The NIST model for RBAC is quite sophisticated and can meet most of
the RBAC model requirements. We cannot implement this fast and it's
not our first priority but I am just dropping an email to keep this in
mind. We would also like to support XACML and its RBAC module in the
future so we'll have a stable core and a service layer that can easily
be adopted by providers as JACC. Lots of TODO.. :-)
It took me a long time to actually read the paper.. still not quite
done. I think we should be careful to make sure triplesec is
consistent with the NIST model and implement as much as we can to
start with.
+1 Incidentally this is one of the biggest issues we're going to run
into. I read somewhere in the JACC spec that it does not address the
need for RBAC so there may be some impedance mismatch here.
JACC basically makes the role >> permission mapping specified in the
j2ee/jee deployment descriptors somewhat more explicit, in particular
specifying the java classes for the permissions. It leaves the
identity >> role mapping up to the implementation. I'd say it's
consistent with RBAC but not the whole story.

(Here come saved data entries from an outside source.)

**flow/run.sh**
```bash
#!/bin/bash
# OpenROAD 26Q1-2900-gdf79404cd8, Yosys 0.63+post, stock flow scripts
make -C /OpenROAD-flow-scripts/flow DESIGN_CONFIG=/design/flow/config.mk WORK_HOME=/design/flow/orfs finish
```
**flow/config.mk**
```make
export PLATFORM = sky130hd
export DESIGN_NAME = Mode2
export DESIGN_NICKNAME = Mode2
export VERILOG_FILES = /design/flow/design.v
export SDC_FILE = /design/flow/constraint.sdc
export NUM_CORES = 4
export LEC_CHECK = 1
export CORE_UTILIZATION = 30
```
**flow/constraint.sdc**
```tcl
current_design Mode2

set clk_period 2.0
set clk_io_pct 0.2

create_clock -name clk0 -period $clk_period [get_ports {cin}]
create_clock -name clk1 -period $clk_period [get_ports {cout}]
create_clock -name clk2 -period $clk_period [get_ports {selection2}]

set non_clock_inputs [all_inputs -no_clocks]
set_input_delay [expr $clk_period * $clk_io_pct] -clock clk0 $non_clock_inputs
set_output_delay [expr $clk_period * $clk_io_pct] -clock clk0 [all_outputs]
```
**flow/design.v**
```verilog
module Mode2(selection, selection2, key, counter, sw,cin,cout, highscore_mode2, signal2,light2);
	input selection, key, cin, cout;
	input selection2;
	input [23:0]counter;
	input [7:0] sw;
	output [23:0] highscore_mode2;
	output [9:0]light2;
	output reg signal2;
	wire match, s1, s2;
	wire [7:0] c;
	reg W, y;
		always@(posedge cin) 
	begin
		if(selection) 
		begin
			W <= key;
			y <= match;
			if(s2) 
			begin
				if(s1)
					signal2 = 1'b1;
				else
					signal2 = 1'b0;
			end
			else
				signal2 = 1'b0;
		end
		else 
		begin
			signal2 = 1'b0;
			W <= 1'b0;
			y <= 1'b1;
		end
	end
shifter register1(cout, c[7:4]);
shifter register2(cin,c[3:0]);
statemachine sm1(W, cin, y, s1);
delayCount dc2(12'b0010111011100, W, cout, s2);
compareLED cl1(cin, sw[7:0], light2[7:0], match);
lightdecoder ledseries(c[3:0],c[7:4], signal2,cin, light2[9:0]);
highscore hs2(signal2, counter[23:0], selection2, highscore_mode2[23:0]);
endmodule 
module compareLED (cin, switch, light2, flag);
	input [7:0]switch;
	input [7:0]light2;
	input cin;
	output reg flag;
	always@(posedge cin) 
	begin
		if (light2 == 8'b00000000)
			flag = 1'b0;
		else 
		begin
			if (switch[7:0] == light2[7:0])
				flag = 1'b1;
			else
				flag = 1'b0;
		end
	end
endmodule 
module decoder(a,seg);
	input [3:0]a;
	output reg [6:0]seg;
	always@(a)
		case(a)
			4'b0000 : seg[6:0] = 7'b1000000;
			4'b0001 : seg[6:0] = 7'b1111001;
			4'b0010 : seg[6:0] = 7'b0100100;
			4'b0011 : seg[6:0] = 7'b0110000;
			4'b0100 : seg[6:0] = 7'b0011001;
			4'b0101 : seg[6:0] = 7'b0010010;
			4'b0110 : seg[6:0] = 7'b0000010;
			4'b0111 : seg[6:0] = 7'b1111000;
			4'b1000 : seg[6:0] = 7'b0000000;
			4'b1001 : seg[6:0] = 7'b0010000;
			default : seg[6:0] = 7'b1000000;
		endcase
endmodule 
module lightdecoder(c1,c2,signal2,cin,light2);
	input [3:0]c1;
	input [3:0]c2;
	input signal2, cin;
	output reg [9:0] light2;
	initial
	begin
		light2[9:0] = 10'b0000000000;
	end
	always@(posedge cin) 
	begin
		if (signal2) 
		begin
			if (light2[7:0] == 8'b00000000) 
begin
				light2[3:0] <= c1[3:0];
				light2[7:4] <= c2[3:0];
				light2[9:8] <= 2'b00;
end
else
				light2[9:0] <= light2[9:0];
end
else
			light2[9:0] <=10'b0000000000;
end
endmodule 
module delayCount (r, key, clock1 ,output_signal);
	input [11:0]r;
	input key;
	input clock1;
	output reg output_signal;
	reg [11:0] counter;
	always@(posedge clock1, posedge key) 
	begin
		if (key) 
		begin
			counter[11:0] <= r[11:0];
			output_signal <= 1'b0;
		end
		else 
		begin
			if (counter == 12'b000000000000)
			begin
				output_signal <= 1'b1;
			end
			else 
			begin
				counter <= counter - 1'b1;
				output_signal <= 1'b0;
			end
		end
	end
	initial
	begin
		output_signal = 1'b0;
	end
	endmodule
module highscore (b, timecount, switch, hs);
	input b,switch;
	input [23:0] timecount;
	output reg [23:0] hs;
	always@(negedge b) 
	begin
		if (hs == 0 && timecount != 0)
			hs = timecount;
		else 
		begin
			if(timecount < hs && timecount != 0)
				hs[23:0] = timecount[23:0];
			else if(switch == 1 && x == 1)
			hs =0;
			else
				hs[23:0] = hs[23:0];
		end
	end
	reg x = 0;
	always@(posedge switch)
begin
x = x + 1;
	end
endmodule 
module shifter(clock,c);
	input clock;
	output reg [3:0]c;
	initial
		c = 4'b0001;
	always@(posedge clock) 
	begin
			c[3]<=c[2];
			c[2]<=c[1];
			c[1]<=c[0];
			c[0]<=c[3];
	end
endmodule 
module statemachine(key, cin , y , s1);
	input key, cin, y;
	output reg s1;
	reg a;
	reg b;
	initial
		s1 = 0;
	always@(posedge cin) 
	begin
		a = key	& ~s1;
		b = ~y & s1;
		s1 = a | b;
	end
endmodule 
```
==> GITHUB_STEP_SUMMARY <==
## PnR job results

| Metric | Value |
|---|---|
| CTS tree | `yes` |
| Routability congestion estimate | `0.8329` |
| Reg2reg end | `dc2.counter[5]` |
| Logic area | `1340 um^2` |
| Syn Area/Cell | `10.91 um^2` |
| Area Growth Syn to Fin | `35.42%` |
| Vias in the first global route | `2302` |
| First-pass DRT Iterations | `4` |
| Hold_ws | `0.2137 ns` |
| Post-Route WL | `6548 um` |
| LEAKAGE | `1.607 nW` |
| WS Path Type | `reg2reg` |
| Number of fill cells | `870` |
| Unrepaired setup endpoints after global routing | `false` |
| Gr usage total | `13.25%` |
| Largest fanout on the critical path | `6` |
| Die area | `10330 um^2` |
| Reg area | `1495 um^2` |
| Slew HR | `57.07%` |
| Async SR Flop Fraction | `22.03%` |
| Post_cts resized | `0` |
| Syn Inst Count | `273` |
| Flop2flop setup slack | `0.20 ns` |
| Worst Hold Class | `reg2async` |
| Worst r2r src | `dc2.counter[5]` |
| Top logic cells by instance count in the layout | `67 x clkdlybuf4s50_1, 27 x inv_1, 24 x ha_1, 24 x edfxtp_1, 22 x dfxtp_1` |
| Reg2Reg Depth | `5` |
| Crit path DAT | `1.92 ns` |
| Final setup viols | `0` |
| Via density | `4.825` |
| Slack of the critical path | `0.2002 ns` |
| Initial antenna violation count | `0` |
| Max stage delay cell, worst path | `nor3_2` |
| Register pins left without a clock | `24` |
| Grt total ovfl | `0` |
| Yosys chip area | `2978 um^2` |
| Max-Cap Viols | `0` |
| Num rows | `35` |
| Most numerous logic cell after layout | `clkdlybuf4s50_1` |
| Initial DRC Count | `86` |
| CP Buf/Inv Count | `0` |
| Crit-path cells | `nor3_2 > nand3b_1 > nor3_2 > nor3b_1 > xor2_1` |
| ANT nets after route | `0` |
| Endpoints left unconstrained | `72` |
| Cell Area, Placed | `3795 um^2` |
| Die X | `101.6 um` |
| Worst Path Required | `2.12 ns` |
| Post-synth seq share | `50.21%` |
| Port Buffers | `67` |
| Wire length per cell | `13.45 um` |
| Pwr dens | `556.6 nW/um^2` |
| Fin. Hold Viols | `0` |
| Chip Height | `101.6 um` |
| CP dominant cell by count | `nor3_2` |
| Vias | `2350` |
| Pwr Total | `2.244 mW` |
| Mapped Area | `2978 um^2` |
| Ys cells | `273` |
| Global-route wire length before repair | `10490 um` |
| EDFF count, synth | `24` |
| Synth flops | `59` |
| CP peak stage delay | `0.44 ns` |
| Largest net degree at the start of global routing | `33` |
| Ratio of cells with drive above 1 in the final layout | `12.01%` |
| Worst setup EP type | `register` |
| Inserted Diodes | `0` |
| Setup Skew | `0.004035 ns` |
| Crit path max-delay family | `simple AND/OR/NAND/NOR gates` |
| Fin Setup TNS | `0 ns` |
| Dominant flop cell | `edfxtp_1` |
| Slew Limit Fails | `0` |
| I/O pin total | `72` |
| Post-route cell area | `4033 um^2` |
| Fp_density | `31.63%` |
| Post-CTS Setup Repair Bufs | `0` |
| Run status | `completed` |
| CP Launch Type | `register` |
| Yosys warning count | `8` |
| Hold buffers post-CTS | `0` |
| CTS clk-pin slew, worst paths | `0.07 ns` |
| Synth cell types | `44` |
| Detail Placement HPWL | `4938 um` |
| Core outline area | `9415 um^2` |
| Worst slew pin tran | `0.6380 ns` |
| # DRC | `0` |
| DP Worst Slack | `0.2294 ns` |
| Tool warnings | `27` |
| Worst-case vdd ir drop | `0.0004809 V` |
==> layout make-up <==
| cell class | instances | area share, % |
|---|---|---|
| Inverter | 28 | 2.606 |
| Multi-Input combinational cell | 182 | 33.23 |
| Tap cell | 129 | 4.002 |
| Timing Repair Buffer | 70 | 17.19 |
| Sequential cell | 59 | 37.08 |
| Clock buffer | 17 | 5.554 |
| Clock inverter | 2 | 0.3413 |
==> sequential cells by signal, summed over array words and instances, names as in the netlist <==
register,flops
cl1.flag,1
hs2.hs,24
signal2,1
W,1
dc2.counter,12
y,1
sm1.s1,1
hs2.x,1
ledseries.light2,8
dc2.output_signal,1
register2.c,4
register1.c,4
==> Yosys cell counts (3+ instances only) <==
library cell | number | area share, %
a21boi_0 | 8 | 2.0
a21oi_1 | 16 | 2.7
dfrtp_1 | 6 | 5.0
dfstp_2 | 7 | 6.2
dfxtp_1 | 22 | 15
edfxtp_1 | 24 | 24
ha_1 | 24 | 10
inv_1 | 27 | 3.4
mux2i_1 | 3 | 1.0
nand2_1 | 14 | 1.8
nand2b_1 | 4 | 0.84
nand3_1 | 6 | 1.0
nand4_1 | 8 | 1.7
nor2_1 | 16 | 2.0
nor3_1 | 5 | 0.84
nor3b_1 | 7 | 1.8
nor3b_2 | 10 | 4.2
nor4_1 | 16 | 3.4
o21ai_0 | 7 | 1.2
xnor2_1 | 10 | 2.9
xor2_1 | 4 | 1.2
==> how the worst max path moves through the flow <==
stage,from,endpoint,depth (start not counted)
4_1_cts,dc2.counter[5],dc2.counter[5],5
5_1_grt,dc2.counter[5],dc2.counter[5],5
6_report,dc2.counter[5],dc2.counter[5],5
==> per-stage QoR <==
step           cells  utilization, %
2_1_floorplan    274               -
3_3_place_gp     468           40.31
3_5_place_dp     468           40.31
4_1_cts          487           42.83
5_1_grt          487           42.83
6_report         487           42.83
==> worst register-to-register path, cell delays in order (launching register included) <==
cell      delay [ns]
dfrtp_1         0.42
nor3_2          0.31
nand3b_1        0.23
nor3_2          0.44
nor3b_1         0.12
xor2_1          0.16
==> per-layer routing <==
metal	track usage [%]	part of all wire, %
met5	0	0
met3	4.132	7.0
met4	4.125	0.78
met1	19.50	48
met2	19.18	44
==> cells by family after synthesis <==
kind of cell    share of synthesized area [%]
compound gates                          9.874
xor+xnor                                4.117
fa+ha+maj                               10.08
buf+inv                                 4.916
flops                                   50.21
mux                                     1.008
other cells                            0.1259
simple gates                            19.66
==> power by group <==
group,internal (mW),leakage (nW),switching [mW]
clock,0.659,0.127,0.434
combinational,0.165,0.889,0.128
sequential,0.843,0.590,0.0153
Power figures rest on the tool's default switching activity, not on a simulated workload.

Hope you're right - I really haven not been able to get a clear
picture of JACC up to this point.
A lot of the spec is not a model of clarity. It's really unclear on who
can change the role >> permission mappings when. On the one hand it
seems to state that they are determined by the spec deployment
descriptors, so presumably to change them you should redeploy. On the
other hand it provides a peculiar api for changing them, but doesn't say
who is supposed to use it other than deployment.
I'm hoping triplesec will provide usable administration.
I'm thinking that perhaps we could implement the role hierarchy
features of the NIST model by combining the role and profile object
classes: i.e. each role could have subsidiary roles as well as
granted and denied permissions. This might simplify the data model
as well as making it more powerful. I haven't read the admin
features part of the model yet.... this seems likely to be the hard
part.
It does seem to me that with a role hierarchy it's only necessary for
a user to be in one role at a time, since you can define the set of
roles they are in to be yet another role.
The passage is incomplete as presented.